Inhibition of Kainate Receptors Reduces the Frequency of Hippocampal Theta Oscillations

• Published in: The Journal of neuroscience Vol. 27; no. 9; pp. 2212 - 2223
• Main Authors: Huxter, John R, Zinyuk, Larissa E, Roloff, Eva v. L, Clarke, Vernon R. J, Dolman, Nigel P, More, Julia C. A, Jane, David E, Collingridge, Graham L, Muller, Robert U
• Format: Journal Article
• Language: English
• Published: United States Soc Neuroscience 28.02.2007; Society for Neuroscience
• Subjects: Alanine - analogs & derivatives; Alanine - pharmacology; Animals; Hippocampus - physiology; In Vitro Techniques; Male; Rats; Rats, Long-Evans; Rats, Wistar; Receptors, Kainic Acid - antagonists & inhibitors; Receptors, Kainic Acid - physiology; Theta Rhythm - drug effects; Uracil - analogs & derivatives; Uracil - pharmacology
• ISSN: 0270-6474; 1529-2401
• DOI: 10.1523/JNEUROSCI.3954-06.2007

We investigated the role of kainate receptors in the generation of theta oscillations using (S)-1-(2-amino-2-carboxyethyl)-3-(2-carboxythiophene-3-yl-methyl)pyrimidine-2,4-dione (UBP304), a novel, potent and highly selective antagonist of GLU(K5)-containing kainate receptors.
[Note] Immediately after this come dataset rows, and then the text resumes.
--- config.mk ---
export PLATFORM = sky130hd
export DESIGN_NAME = feeder_gate_sequencer_core
export DESIGN_NICKNAME = d
export VERILOG_FILES = /design/src/hw/rtl/fgs_pkg.sv /design/src/hw/rtl/fgs_ctrl.sv /design/src/hw/rtl/fgs_datapath.sv /design/src/hw/rtl/feeder_gate_sequencer_core.sv
export SDC_FILE = /design/constraint.sdc
export NUM_CORES = 2
export LEC_CHECK = 0
export BUFFER_PORTS_ARGS = -buffer_cell sky130_fd_sc_hd__buf_2
export CORE_UTILIZATION = 45
export CTS_BUF_LIST = sky130_fd_sc_hd__clkbuf_16
export DETAILED_ROUTE_END_ITERATION = 10
export SYNTH_ARGS = -nofsm -noshare
export SYNTH_HDL_FRONTEND = slang
export SYNTH_SLANG_ARGS = --single-unit
--- constraint.sdc ---
create_clock -name clock -period 14.5 [get_ports clock]
set_input_delay 2.9 -clock clock [delete_from_list [all_inputs] [get_ports clock]]
set_output_delay 2.9 -clock clock [all_outputs]
set_load 0.005 [all_outputs]
$ cat config.mk
export PLATFORM = sky130hd
export DESIGN_NAME = ph_probe_average_calibrate
export DESIGN_NICKNAME = d
export VERILOG_FILES = /design/src/rtl/core/ppac_pkg.sv /design/src/rtl/core/ppac_queue.sv /design/src/rtl/core/ppac_front.sv /design/src/rtl/core/ppac_back.sv /design/src/rtl/core/ph_probe_average_calibrate.sv
export SDC_FILE = /design/constraint.sdc
export NUM_CORES = 2
export LEC_CHECK = 0
export ABC_AREA = 1
export BUFFER_PORTS_ARGS = -buffer_cell sky130_fd_sc_hd__buf_2
export CORE_MARGIN = 2
export CORE_UTILIZATION = 40
export DETAILED_ROUTE_END_ITERATION = 12
export PLACE_DENSITY_LB_ADDON = 0.08
export REMOVE_ABC_BUFFERS = 1
export SLEW_MARGIN = 20
export SYNTH_ARGS = -nofsm -noshare
export SYNTH_HDL_FRONTEND = slang
export SYNTH_SLANG_ARGS = --single-unit
$ cat constraint.sdc
create_clock -name clock -period 6.6 [get_ports clock]
set_input_delay 0.33 -clock clock [delete_from_list [all_inputs] [get_ports clock]]
set_output_delay 0.33 -clock clock [all_outputs]
set_load 0.03 [all_outputs]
EEG and single-unit recordings were made from the dorsal hippocampus of awake, freely moving rats trained to forage for food. Bilateral intracerebroventricular injections of UBP304 (2.0 microl, two times; 2.08 mM) caused a clear (approximately 25%) reduction in theta frequency that was dissociable from behavioral effects of the drug. The locations of firing fields of principal cells in the hippocampal formation were generally preserved, but both field firing rates and the precision of field organization decreased. UBP304 lowered the frequency of the theta modulation of hippocampal interneuron discharge, accurately matching the reduced frequency of the theta field oscillation. UBP308 [(R)-1-(2-amino-2-carboxyethyl)-3-(2-carboxythiophene-3-yl-methyl)pyrimidine-2,4-dione], the inactive enantiomer of UBP304, caused none of these effects. Our results suggest that GLU(K5) receptors have an important role in modulating theta activity. In addition, the effects on cellular responses provide both insight into the mechanisms of theta pacing, and useful information for models of temporal coding.